11. The modular solar wireless transmission device as claimed in claim 6, wherein each one of the at least one sensing module is one of a temperature sensor, a humidity sensor, a smoke detector, and an image fetching device.

12. The modular solar wireless transmission device as claimed in claim 7, wherein each one of the at least one sensing module is one of a temperature sensor, a humidity sensor, a smoke detector, and an image fetching device.

13. The modular solar wireless transmission device as claimed in claim 8, wherein each one of the at least one sensing module is one of a temperature sensor, a humidity sensor, a smoke detector, and an image fetching device.

14. The modular solar wireless transmission device as claimed in claim 9, wherein each one of the at least one sensing module is one of a temperature sensor, a humidity sensor, a smoke detector, and an image fetching device.

15. The modular solar wireless transmission device as claimed in claim 10, wherein each one of the at least one sensing module is one of a temperature sensor, a humidity sensor, a smoke detector, and an image fetching device.

16. The modular solar wireless transmission device as claimed in claim 6, wherein the sensing chip of each one of the at least one sensing module is connected to the wireless transmission and power supply module sequentially through the second connection port and the first connection port to detect the signals, and transmits the signals to the wireless transmission and power supply module for the wireless transmission and power supply module to wirelessly transmit the signals.

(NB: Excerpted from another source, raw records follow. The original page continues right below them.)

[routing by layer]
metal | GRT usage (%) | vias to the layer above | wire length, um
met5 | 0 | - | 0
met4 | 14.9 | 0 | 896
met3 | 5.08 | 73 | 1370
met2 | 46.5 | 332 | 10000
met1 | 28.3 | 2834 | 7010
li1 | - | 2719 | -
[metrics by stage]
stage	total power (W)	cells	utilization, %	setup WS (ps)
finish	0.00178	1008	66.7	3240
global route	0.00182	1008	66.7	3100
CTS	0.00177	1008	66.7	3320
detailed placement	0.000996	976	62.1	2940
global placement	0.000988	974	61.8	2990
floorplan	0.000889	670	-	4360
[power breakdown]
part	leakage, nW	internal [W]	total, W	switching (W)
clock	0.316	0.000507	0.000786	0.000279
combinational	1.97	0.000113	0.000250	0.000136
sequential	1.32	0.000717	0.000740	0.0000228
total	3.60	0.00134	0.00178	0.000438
[src/rtl/add_share_pkg.sv]
// Shared types, widths and the rotating-priority pick used by add_share_sched.
package add_share_pkg;

  localparam int DATA_W  = 32;
  localparam int SLICE_W = 16;
  localparam int MAX_REQ = 8;

  typedef enum logic [1:0] {IDLE, LO, HI, DONE} state_e;

  // Returns {found, index}: first set bit of vld scanning upward from last+1, wrapping at n.
  function automatic logic [3:0] rr_pick(input logic [MAX_REQ-1:0] vld,
                                         input logic [2:0]         last,
                                         input int                 n);
    logic [2:0] idx;
    logic [3:0] pick;
    pick = '0;
    for (int k = 1; k <= MAX_REQ; k++) begin
      idx = 3'((int'(last) + k) % n);
      if (k <= n && !pick[3] && vld[idx]) pick = {1'b1, idx};
    end
    return pick;
  endfunction

endpackage

[src/rtl/add16_slice.sv]
// Combinational 16-bit adder: 4-bit groups with group generate/propagate lookahead.
module add16_slice
  import add_share_pkg::*;
(
  input  logic [SLICE_W-1:0] a,
  input  logic [SLICE_W-1:0] b,
  input  logic               cin,
  output logic [SLICE_W-1:0] sum,
  output logic               cout
);

  localparam int GRP = 4;
  localparam int NG  = SLICE_W / GRP;

  logic [SLICE_W-1:0] g, p, c;
  logic [NG-1:0]      gg, gp;
  logic [NG:0]        gc;

  always_comb begin
    g = a & b;
    p = a ^ b;
    gg = '0;
    gp = '1;
    for (int j = 0; j < NG; j++) begin
      for (int i = 0; i < GRP; i++) begin
        gg[j] = g[j*GRP+i] | (p[j*GRP+i] & gg[j]);
        gp[j] = gp[j] & p[j*GRP+i];
      end
    end
    // Group carries come from the lookahead terms, not from the in-group ripple.
    gc[0] = cin;
    for (int j = 0; j < NG; j++) gc[j+1] = gg[j] | (gp[j] & gc[j]);
    c = '0;
    for (int j = 0; j < NG; j++) begin
      c[j*GRP] = gc[j];
      for (int i = 0; i < GRP-1; i++)
        c[j*GRP+i+1] = g[j*GRP+i] | (p[j*GRP+i] & c[j*GRP+i]);
    end
    sum  = p ^ c;
    cout = gc[NG];
  end

endmodule

[src/rtl/add_share_sched.sv]
// Round-robin scheduler sharing one 16-bit adder slice for 32-bit adds (low half, then high half).
// Optional ADD_SHARE_OVF_EN adds resp_ovf (signed overflow of the 32-bit result).
module add_share_sched
  import add_share_pkg::*;
#(
  parameter int NUM_REQ = 4,
  parameter int ID_W    = (NUM_REQ > 1) ? $clog2(NUM_REQ) : 1
) (
  input  logic                      clk,
  input  logic                      rst_n,
  input  logic [NUM_REQ-1:0]        req_valid,
  output logic [NUM_REQ-1:0]        req_ready,
  input  logic [NUM_REQ*DATA_W-1:0] req_a,
  input  logic [NUM_REQ*DATA_W-1:0] req_b,
  input  logic [NUM_REQ-1:0]        req_cin,
  output logic                      resp_valid,
  input  logic                      resp_ready,
  output logic [ID_W-1:0]           resp_id,
  output logic [DATA_W-1:0]         resp_sum,
  output logic                      resp_cout,
`ifdef ADD_SHARE_OVF_EN
  output logic                      resp_ovf,
`endif
  output logic                      busy
);

  state_e               state_q, state_d;
  logic [ID_W-1:0]      last_q, last_d;
  logic [ID_W-1:0]      id_q, id_d;
  logic [DATA_W-1:0]    a_q, a_d, b_q, b_d;
  logic                 cin_q, cin_d;
  logic [SLICE_W-1:0]   sum_lo_q, sum_lo_d, sum_hi_q, sum_hi_d;
  logic                 c16_q, c16_d;
  logic                 cout_q, cout_d;
  logic                 vld_q, vld_d;
`ifdef ADD_SHARE_OVF_EN
  logic                 ovf_q, ovf_d;
`endif

  logic                 gnt_ok;
  logic [2:0]           gnt_idx;
  logic [ID_W-1:0]      gnt_id;
  logic [SLICE_W-1:0]   slice_a, slice_b, slice_sum;
  logic                 slice_cin, slice_cout;

  always_comb begin
    {gnt_ok, gnt_idx} = rr_pick(MAX_REQ'(req_valid), 3'(last_q), NUM_REQ);
    gnt_id = ID_W'(gnt_idx);
  end

  assign slice_a   = (state_q == LO) ? a_q[SLICE_W-1:0] : a_q[DATA_W-1:SLICE_W];
  assign slice_b   = (state_q == LO) ? b_q[SLICE_W-1:0] : b_q[DATA_W-1:SLICE_W];
  assign slice_cin = (state_q == LO) ? cin_q : c16_q;

  add16_slice u_slice (
    .a    (slice_a),
    .b    (slice_b),
    .cin  (slice_cin),
    .sum  (slice_sum),
    .cout (slice_cout)
  );

  always_comb begin
    state_d  = state_q;
    last_d   = last_q;
    id_d     = id_q;
    a_d      = a_q;
    b_d      = b_q;
    cin_d    = cin_q;
    sum_lo_d = sum_lo_q;
    sum_hi_d = sum_hi_q;
    c16_d    = c16_q;
    cout_d   = cout_q;
    vld_d    = vld_q;
`ifdef ADD_SHARE_OVF_EN
    ovf_d    = ovf_q;
`endif
    req_ready = '0;
    case (state_q)
      IDLE: begin
        // rst_n gate keeps req_ready low while reset is held, not just after it.
        if (gnt_ok && rst_n) begin
          req_ready = NUM_REQ'(1) << gnt_id;
          a_d     = req_a[DATA_W*gnt_id +: DATA_W];
          b_d     = req_b[DATA_W*gnt_id +: DATA_W];
          cin_d   = req_cin[gnt_id];
          id_d    = gnt_id;
          last_d  = gnt_id;
          state_d = LO;
        end
      end
      LO: begin
        sum_lo_d = slice_sum;
        c16_d    = slice_cout;
        state_d  = HI;
      end
      HI: begin
        sum_hi_d = slice_sum;
        cout_d   = slice_cout;
`ifdef ADD_SHARE_OVF_EN
        // Carry into bit 31 recovered from the sum bit; overflow = c31 ^ c32.
        ovf_d    = (a_q[DATA_W-1] ^ b_q[DATA_W-1] ^ slice_sum[SLICE_W-1]) ^ slice_cout;
`endif
        vld_d    = 1'b1;
        state_d  = DONE;
      end
      DONE: begin
        if (resp_ready) begin
          vld_d   = 1'b0;
          state_d = IDLE;
        end
      end
      default: state_d = IDLE;
    endcase
  end

  always_ff @(posedge clk or negedge rst_n) begin
    if (!rst_n) begin
      state_q  <= IDLE;
      last_q   <= ID_W'(NUM_REQ - 1);
      id_q     <= '0;
      a_q      <= '0;
      b_q      <= '0;
      cin_q    <= 1'b0;
      sum_lo_q <= '0;
      sum_hi_q <= '0;
      c16_q    <= 1'b0;
      cout_q   <= 1'b0;
      vld_q    <= 1'b0;
`ifdef ADD_SHARE_OVF_EN
      ovf_q    <= 1'b0;
`endif
    end else begin
      state_q  <= state_d;
      last_q   <= last_d;
      id_q     <= id_d;
      a_q      <= a_d;
      b_q      <= b_d;
      cin_q    <= cin_d;
      sum_lo_q <= sum_lo_d;
      sum_hi_q <= sum_hi_d;
      c16_q    <= c16_d;
      cout_q   <= cout_d;
      vld_q    <= vld_d;
`ifdef ADD_SHARE_OVF_EN
      ovf_q    <= ovf_d;
`endif
    end
  end

  assign resp_valid = vld_q;
  assign resp_id    = id_q;
  assign resp_sum   = {sum_hi_q, sum_lo_q};
  assign resp_cout  = cout_q;
  assign busy       = (state_q != IDLE);
`ifdef ADD_SHARE_OVF_EN
  assign resp_ovf   = ovf_q;
`endif

endmodule

[config.mk]
export PLATFORM = sky130hd
export DESIGN_NAME = add_share_sched
export DESIGN_NICKNAME = d
export VERILOG_FILES = /design/src/rtl/add_share_pkg.sv /design/src/rtl/add16_slice.sv /design/src/rtl/add_share_sched.sv
export SDC_FILE = /design/constraint.sdc
export NUM_CORES = 1
export LEC_CHECK = 0
export BUFFER_PORTS_ARGS = -buffer_cell sky130_fd_sc_hd__buf_2
export CAP_MARGIN = 5
export CORE_ASPECT_RATIO = 1.4
export CORE_MARGIN = 2
export CORE_UTILIZATION = 49
export CTS_CLUSTER_SIZE = 40
export DETAILED_ROUTE_END_ITERATION = 7
export PLACE_DENSITY = 0.82
export SLEW_MARGIN = 20
export SYNTH_ARGS = -nofsm -noshare
export SYNTH_HDL_FRONTEND = slang
export SYNTH_SLANG_ARGS = --single-unit
[constraint.sdc]
create_clock -name clk -period 12 [get_ports clk]
set_input_delay 0.6 -clock clk [delete_from_list [all_inputs] [get_ports clk]]
set_output_delay 0.6 -clock clk [all_outputs]
set_load 0.005 [all_outputs]
==> config.mk <==
export PLATFORM = sky130hd
export DESIGN_NAME = piso_stream_buffer
export DESIGN_NICKNAME = d
export VERILOG_FILES = /design/src/rtl/piso_stream_buffer.sv
export SDC_FILE = /design/constraint.sdc
export NUM_CORES = 2
export LEC_CHECK = 0
export BUFFER_PORTS_ARGS = -buffer_cell sky130_fd_sc_hd__buf_2
export CAP_MARGIN = 20
export CORE_AREA = 2 2 455 457
export DETAILED_ROUTE_END_ITERATION = 7
export DIE_AREA = 0 0 457 459
export SYNTH_ARGS = -nofsm -noshare
export SYNTH_HDL_FRONTEND = slang
export SYNTH_SLANG_ARGS = --single-unit
==> constraint.sdc <==
create_clock -name clk -period 2.9 [get_ports clk]
set_clock_uncertainty 0.05 [all_clocks]
set_input_delay 0.58 -clock clk [delete_from_list [all_inputs] [get_ports clk]]
set_output_delay 0.58 -clock clk [all_outputs]
set_load 0.03 [all_outputs]
==> src/rtl/piso_stream_buffer.sv <==
// Parallel-in/serial-out word buffer with valid/ready on both sides.
// One load captures up to DEPTH words, which are then emitted word 0 first.
module piso_stream_buffer #(
    parameter  int unsigned WIDTH = 64,
    parameter  int unsigned DEPTH = 17,
    localparam int unsigned CNT_W = $clog2(DEPTH + 1)
) (
    input  logic                   clk,
    input  logic                   rst,
    input  logic                   flush,
    input  logic                   in_valid,
    output logic                   in_ready,
    input  logic [CNT_W-1:0]       in_words,
    input  logic [DEPTH*WIDTH-1:0] data_in,
    output logic                   out_valid,
    input  logic                   out_ready,
    output logic [WIDTH-1:0]       data_out,
    output logic                   out_last,
    output logic [CNT_W-1:0]       words_left
);

    localparam logic [CNT_W-1:0] DEPTH_C = CNT_W'(DEPTH);
    localparam logic [CNT_W-1:0] ONE_C   = CNT_W'(1);

    typedef enum logic {
        EMPTY = 1'b0,
        DRAIN = 1'b1
    } state_e;

    logic [DEPTH-1:0][WIDTH-1:0] slot_q, slot_d;
    logic [CNT_W-1:0]            words_left_q, words_left_d;
    logic [CNT_W-1:0]            load_cnt;
    state_e                      state_c;
    logic                        in_fire;
    logic                        out_fire;

    assign state_c    = (words_left_q == '0) ? EMPTY : DRAIN;
    assign out_valid  = (state_c == DRAIN);
    assign out_last   = (words_left_q == ONE_C);
    assign words_left = words_left_q;
    assign data_out   = slot_q[0];

    // Accepting on the final word's beat lets blocks stream with no bubble.
    assign in_ready = !flush && ((state_c == EMPTY) || (out_last && out_ready));
    assign in_fire  = in_valid && in_ready;
    assign out_fire = out_valid && out_ready;

    assign load_cnt = ((in_words == '0) || (in_words > DEPTH_C)) ? DEPTH_C : in_words;

    always_comb begin
        slot_d       = slot_q;
        words_left_d = words_left_q;
        if (flush) begin
            slot_d       = '0;
            words_left_d = '0;
        end else if (in_fire) begin
            slot_d       = data_in;
            words_left_d = load_cnt;
        end else begin
            case (state_c)
                EMPTY: ;
                DRAIN: begin
                    if (out_fire) begin
                        // Clearing on the last beat keeps data_out at zero while idle.
                        if (out_last) begin
                            slot_d = '0;
                        end else begin
                            for (int i = 0; i < int'(DEPTH) - 1; i++) begin
                                slot_d[i] = slot_q[i+1];
                            end
                            slot_d[DEPTH-1] = '0;
                        end
                        words_left_d = words_left_q - ONE_C;
                    end
                end
                default: ;
            endcase
        end
    end

    always_ff @(posedge clk) begin
        if (rst) begin
            slot_q       <= '0;
            words_left_q <= '0;
        end else begin
            slot_q       <= slot_d;
            words_left_q <= words_left_d;
        end
    end

endmodule

==> results.ini <==
[floorplanning]
io_pins=1170
die_width_um=457
rows=167
dieArea_mm2=0.210
start_util=0.204
core_mm2=0.206
dieHeight_um=459

[synthesis]
async_reset_ff_frac=0
yosys_warnings=0
synth_common_cells=dfxtp_1, a221o_1, and2_1
avgSynthCellArea_um2=11.0
synth_top_area_share=0.523
synth.ff_latch_count=1093
synth_top_area_cell=dfxtp_1
syn_area_mm2=0.0419
syn_nets=4912
ys_top_cells_by_area=dfxtp_1, a221o_1, and2_1
synth-main-ff-cell=dfxtp_1
syn_inst=3812
synth_most_common_cell=dfxtp_1
ys_types=31
yosysSeqAreaShare=0.523
synth-edff-count=0

[routing]
drc=0
ant_nets=0
drt_iter0_markers=4313
dr.pass1.iters=5
routed_wl_um=199000
wl_per_cell_um=22.8
dr_total_vias=40617
viasPerCell=4.65

[sta]
setup_viol=0
finalHoldViolations=0
maxSlewViolCount=0
tightestPinTransition_ps=887
period_minus_slack_ps=2770
rsz0062_at_grt=false
fmax_ghz=0.361
slew_headroom=0.409
finalCritPeriodShare=0.955
fin_setup_tns_ps=0
worst_slack_ps=131

[global_routing]
grtUsageTotal=0.180
grt_pass1_vias=40702
grt_max_degree=110
gr-total-overflow=0
grt_pass1_wl_um=282000
antenna_found_initial=82

[placed_design]
port-buffer-count=1169
pre_cts_slack_ps=159
place_hpwl_um=148000
place_congestion=0.920

[clock_tree]
ctsRootBufferMaster=clkbuf_16
h-tree-depth=3
clock_path_buffers=3
post_cts_buffers=0
cts_buffers=121
numClockSinks=1093
cts_tree=built
path_clk_slew_ps=60
clock_latency_ps=760

[setup_path]
worst_ep_required_time_ps=2270
cp_cell_sequence=inv_1 > ha_4 > or4b_4 > buf_2
crit_type=flip-flop to output port
path_max_fanout=5
worstPathArrival_ps=2140
cp-start-kind=flip-flop
endpoint_kind=output port
cpPeakStageDelay_ps=490
slowest_stage=or4b_4

[flow_run]
maxCapViolCount=0

[power]
p_sw_frac=0.256
power_leakage_nw=27.6
internal_power_w=0.0270
switchingPower_w=0.00929
p_seq_frac=0.446
combPwrFrac=0.122
p_clk_frac=0.432
peakVddDrop_mv=0.502
power_density_mw_per_mm2=553

[worst_hold_path]
hold_class=input pin to flip-flop

[outcome]
status=complete, no violations

[cells_and_area]
fillCellCount=20661
drive_above_1_share=0.255
areaGrowthSynthToFinish_pct=56.6
fin_nets=6976

power groups by stage:
stage | Combinational, W | Clock (W) | Sequential (W)
2_1_floorplan | 0.00163 | 0 | 0.0163
3_3_place_gp | 0.00304 | 0 | 0.0165
3_5_place_dp | 0.00310 | 0 | 0.0165
4_1_cts | 0.00437 | 0.0160 | 0.0162
5_1_grt | 0.00468 | 0.0166 | 0.0162
6_report | 0.00441 | 0.0157 | 0.0162
worst paths after layout:
path | startpoint | to | slack [ps] | cells past startpoint
worst min-delay path | data_in[654] | slot_q[654] | 90 | 2
worst max register to register | words_left[0] | slot_q[620] | 140 | 8
worst min register to register | slot_q[1061] | slot_q[1061] | 410 | 2
worst max-delay path | words_left[0] | out_valid | 130 | 4
final cells by class:
cell class | instances | area [um^2] | area share
sequential | 1093 | 21900 | 0.334
clock buffer | 170 | 3490 | 0.0533
antenna | 49 | 123 | 0.00187
timing repair buffer | 2376 | 18300 | 0.279
inverter | 3 | 11.3 | 0.000172
tap | 2704 | 3380 | 0.0516
multi-input combinational | 2281 | 17900 | 0.273
clock inverter | 52 | 518 | 0.00790
worst max-delay path: cells and delay by family (launching register included):
kind / cells / cell delay (ps)
AND/OR/NAND/NOR: 1 / 490
buffers and inverters: 2 / 360
flip-flops: 1 / 350
adder cells (fa/ha/maj): 1 / 180
state kept, by name, indices dropped and copies added, names as in the netlist:
| name | count |
|---|---|
| data_out | 64 |
| words_left | 5 |
| slot_q | 1024 |
cell families after synthesis:
group                    synth area share
adder cells (fa/ha/maj)          0.000598
buffers and inverters              0.0512
flip-flops                          0.523
XOR/XNOR                         0.000837
AND/OR/NAND/NOR                     0.170
AO/OA/AOI/OAI                       0.254
multiplexers                     0.000538
layout by cell type (no fill, tap or decap), types with 2 or more instances in the layout:
cell / count
a221o_1: 1024
inv_1: 3
clkbuf_16: 122
nor2_1: 3
mux2_2: 2
diode_2: 49
clkinv_8: 2
nand2_1: 67
clkinv_4: 3
clkinvlp_4: 10
nor2_4: 2
and2_0: 4
or4b_4: 2
buf_12: 56
nand4b_1: 2
buf_2: 1169
clkbuf_1: 22
and2_1: 1020
dlygate4sd3_1: 1064
xnor2_1: 2
nor3_1: 3
clkinv_2: 23
nand3_1: 65
bufinv_16: 5
o31ai_1: 4
xor2_1: 2
buf_4: 87
dfxtp_1: 1093
o21ai_0: 2
inv_8: 3
a21oi_1: 68
clkbuf_8: 26
inv_6: 4
per-stage QoR:
| stage | instance area (um^2) | total power, W | util | cells | hold slack, ps |
|---|---|---|---|---|---|
| after floorplan | 41900 | 0.0179 | - | 3812 | 393 |
| after global placement | 50800 | 0.0195 | 0.247 | 7393 | 398 |
| after detailed placement | 50800 | 0.0196 | 0.247 | 7393 | 404 |
| after CTS | 65400 | 0.0365 | 0.318 | 8679 | 0.726 |
| after global routing | 65500 | 0.0375 | 0.319 | 8715 | 21.8 |
| final | 65600 | 0.0363 | 0.319 | 8728 | 94.1 |
layer usage:
layer / share of wire / vias to the layer above / global-route usage
met4: 0.046 / 16 / 0.0833
li1: - / 18706 / -
met2: 0.47 / 1943 / 0.302
met1: 0.41 / 19558 / 0.222
met5: 0.0016 / - / 0
met3: 0.066 / 394 / 0.0354
what timing repair did:
item	CTS	global route
hold buffers	1064	0
resized for setup	1	1
setup endpoints to repair	1	1
hold endpoints to repair	1064	0
No activity file was read; power rests on OpenSTA's default activity.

17. The modular solar wireless transmission device as claimed in claim 7, wherein the sensing chip of each one of the at least one sensing module is connected to the wireless transmission and power supply module sequentially through the second connection port and the first connection port to detect the signals, and transmits the signals to the wireless transmission and power supply module for the wireless transmission and power supply module to wirelessly transmit the signals.

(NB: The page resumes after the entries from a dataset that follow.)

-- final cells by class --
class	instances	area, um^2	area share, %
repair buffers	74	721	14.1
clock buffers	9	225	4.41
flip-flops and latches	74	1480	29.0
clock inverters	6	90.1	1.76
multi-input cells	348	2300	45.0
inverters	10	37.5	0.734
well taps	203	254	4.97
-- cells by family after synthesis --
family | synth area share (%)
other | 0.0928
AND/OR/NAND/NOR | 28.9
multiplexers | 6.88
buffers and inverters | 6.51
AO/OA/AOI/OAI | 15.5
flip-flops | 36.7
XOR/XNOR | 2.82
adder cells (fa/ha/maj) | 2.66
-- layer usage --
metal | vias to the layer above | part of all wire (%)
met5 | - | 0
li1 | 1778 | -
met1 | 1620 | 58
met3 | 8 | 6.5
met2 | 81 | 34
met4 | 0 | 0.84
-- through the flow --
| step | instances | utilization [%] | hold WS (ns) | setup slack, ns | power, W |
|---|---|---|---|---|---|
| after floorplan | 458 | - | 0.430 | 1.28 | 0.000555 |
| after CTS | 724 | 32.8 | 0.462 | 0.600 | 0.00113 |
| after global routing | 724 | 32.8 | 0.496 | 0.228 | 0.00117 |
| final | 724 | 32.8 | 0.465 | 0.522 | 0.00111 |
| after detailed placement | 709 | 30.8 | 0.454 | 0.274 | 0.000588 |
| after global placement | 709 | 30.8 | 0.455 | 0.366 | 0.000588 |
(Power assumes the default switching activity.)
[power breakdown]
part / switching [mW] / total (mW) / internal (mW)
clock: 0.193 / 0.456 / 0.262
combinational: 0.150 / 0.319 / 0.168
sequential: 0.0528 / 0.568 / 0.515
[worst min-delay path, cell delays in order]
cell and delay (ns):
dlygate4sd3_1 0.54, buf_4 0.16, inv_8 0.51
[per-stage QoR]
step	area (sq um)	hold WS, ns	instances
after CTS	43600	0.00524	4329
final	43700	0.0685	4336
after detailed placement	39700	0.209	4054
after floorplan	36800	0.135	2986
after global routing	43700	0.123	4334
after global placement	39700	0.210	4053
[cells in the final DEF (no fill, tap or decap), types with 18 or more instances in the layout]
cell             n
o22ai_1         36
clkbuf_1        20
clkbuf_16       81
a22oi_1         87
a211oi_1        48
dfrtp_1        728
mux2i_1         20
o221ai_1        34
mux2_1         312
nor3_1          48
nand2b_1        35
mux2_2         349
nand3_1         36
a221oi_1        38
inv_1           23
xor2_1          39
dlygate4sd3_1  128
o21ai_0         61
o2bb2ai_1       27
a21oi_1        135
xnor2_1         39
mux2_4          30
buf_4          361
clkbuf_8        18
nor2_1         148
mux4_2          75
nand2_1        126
===== src/rtl/wb_data_stage.sv =====
// Write-back stage: registered MEM/WB boundary forming register-file write
// data from ALU result, sized/signed load data, link address or LUI value,
// with stall/flush control, load alignment checking and a saturating
// retired-write counter.
module wb_data_stage #(
    parameter int unsigned XLEN     = 32,
    parameter int unsigned LINK_OFF = 4,
    parameter int unsigned LINK_REG = 31,
    parameter int unsigned CNT_W    = 32
) (
    input  logic            clk,
    input  logic            rst,
    wb_data_stage_if.slave  bus
);

    typedef enum logic [5:0] {
        OP_JAL = 6'h03,
        OP_LUI = 6'h0F,
        OP_LB  = 6'h20,
        OP_LH  = 6'h21,
        OP_LW  = 6'h23,
        OP_LBU = 6'h24,
        OP_LHU = 6'h25
    } op_e;

    logic [7:0]      ld_byte;
    logic [15:0]     ld_half;
    logic            is_jal;
    logic            misaligned;
    logic [4:0]      dest;
    logic [XLEN-1:0] wdata_n;
    logic            rf_we_n;
    logic            align_n;

    // Extract the addressed byte and halfword from the little-endian word
    always_comb begin
        ld_byte = bus.dmdout[{bus.sel, 3'b000} +: 8];
        ld_half = bus.dmdout[{bus.sel[1], 4'b0000} +: 16];
    end

    // Form write data, destination and write enable for the MEM-stage instruction
    always_comb begin
        is_jal     = 1'b0;
        misaligned = 1'b0;
        wdata_n    = bus.aluout;
        case (bus.op)
            OP_LB:  wdata_n = {{(XLEN-8){ld_byte[7]}}, ld_byte};
            OP_LBU: wdata_n = {{(XLEN-8){1'b0}}, ld_byte};
            OP_LH: begin
                wdata_n    = {{(XLEN-16){ld_half[15]}}, ld_half};
                misaligned = bus.sel[0];
            end
            OP_LHU: begin
                wdata_n    = {{(XLEN-16){1'b0}}, ld_half};
                misaligned = bus.sel[0];
            end
            OP_LW: begin
                wdata_n    = bus.dmdout;
                misaligned = (bus.sel != 2'b00);
            end
            OP_JAL: begin
                wdata_n = bus.pc + XLEN'(LINK_OFF);
                is_jal  = 1'b1;
            end
            OP_LUI: wdata_n = {bus.imm, {(XLEN-16){1'b0}}};
            default: wdata_n = bus.aluout;
        endcase
        dest    = is_jal ? 5'(LINK_REG) : bus.waddr;
        rf_we_n = bus.in_valid & (bus.we | is_jal) & (dest != 5'd0) & ~misaligned;
        align_n = bus.in_valid & misaligned;
    end

    // WB pipeline register: flush kills, stall holds, otherwise capture
    always_ff @(posedge clk or posedge rst) begin
        if (rst) begin
            bus.wb_valid  <= 1'b0;
            bus.rf_we     <= 1'b0;
            bus.rf_waddr  <= '0;
            bus.rf_wdata  <= '0;
            bus.align_err <= 1'b0;
        end else if (bus.flush) begin
            bus.wb_valid  <= 1'b0;
            bus.rf_we     <= 1'b0;
            bus.align_err <= 1'b0;
        end else if (bus.stall) begin
            // Held instruction must not re-report its alignment fault
            bus.align_err <= 1'b0;
        end else begin
            bus.wb_valid  <= bus.in_valid;
            bus.rf_we     <= rf_we_n;
            bus.rf_waddr  <= dest;
            bus.rf_wdata  <= wdata_n;
            bus.align_err <= align_n;
        end
    end

    // Count captures that produce a register write, saturating at all-ones
    always_ff @(posedge clk or posedge rst) begin
        if (rst) begin
            bus.wb_count <= '0;
        end else if (!bus.flush && !bus.stall && rf_we_n && (bus.wb_count != '1)) begin
            bus.wb_count <= bus.wb_count + CNT_W'(1);
        end
    end

endmodule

18. The modular solar wireless transmission device as claimed in claim 8, wherein the sensing chip of each one of the at least one sensing module is connected to the wireless transmission and power supply module sequentially through the second connection port and the first connection port to detect the signals, and transmits the signals to the wireless transmission and power supply module for the wireless transmission and power supply module to wirelessly transmit the signals.

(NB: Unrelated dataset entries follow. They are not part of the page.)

==> config.mk <==
export PLATFORM = sky130hd
export DESIGN_NAME = shift_sequencer_flat
export DESIGN_NICKNAME = d
export VERILOG_FILES = /design/src/rtl/shift_seq_pkg.sv /design/src/rtl/shift_sequencer_if.sv /design/src/rtl/shift_step.sv /design/src/rtl/shift_sequencer.sv /design/src/flat_wrapper.sv
export SDC_FILE = /design/constraint.sdc
export NUM_CORES = 1
export LEC_CHECK = 0
export CAP_MARGIN = 20
export CORE_UTILIZATION = 65
export CTS_CLUSTER_DIAMETER = 200
export DETAILED_ROUTE_END_ITERATION = 7
export DONT_BUFFER_PORTS = 1
export PLACE_DENSITY = 0.81
export SLEW_MARGIN = 20
export SYNTH_ARGS = -nofsm -noshare
export SYNTH_HDL_FRONTEND = slang
export SYNTH_SLANG_ARGS = --single-unit
==> constraint.sdc <==
create_clock -name clk -period 3.4 [get_ports clk]
set_input_delay 0.68 -clock clk [delete_from_list [all_inputs] [get_ports clk]]
set_output_delay 0.68 -clock clk [all_outputs]
set_load 0.005 [all_outputs]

19. The modular solar wireless transmission device as claimed in claim 9, wherein the sensing chip of each one of the at least one sensing module is connected to the wireless transmission and power supply module sequentially through the second connection port and the first connection port to detect the signals, and transmits the signals to the wireless transmission and power supply module for the wireless transmission and power supply module to wirelessly transmit the signals.

20. The modular solar wireless transmission device as claimed in claim 10, wherein the sensing chip of each one of the at least one sensing module is connected to the wireless transmission and power supply module sequentially through the second connection port and the first connection port to detect the signals, and transmits the signals to the wireless transmission and power supply module for the wireless transmission and power supply module to wirelessly transmit the signals.

21. The modular solar wireless transmission device as claimed in claim 6, wherein the housing takes a form of a rectangular box.

22. The modular solar wireless transmission device as claimed in claim 7, wherein the housing takes a form of a rectangular box.

23. The modular solar wireless transmission device as claimed in claim 8, wherein the housing takes a form of a rectangular box.

24. The modular solar wireless transmission device as claimed in claim 9, wherein the housing takes a form of a rectangular box.

25. The modular solar wireless transmission device as claimed in claim 10, wherein the housing takes a form of a rectangular box.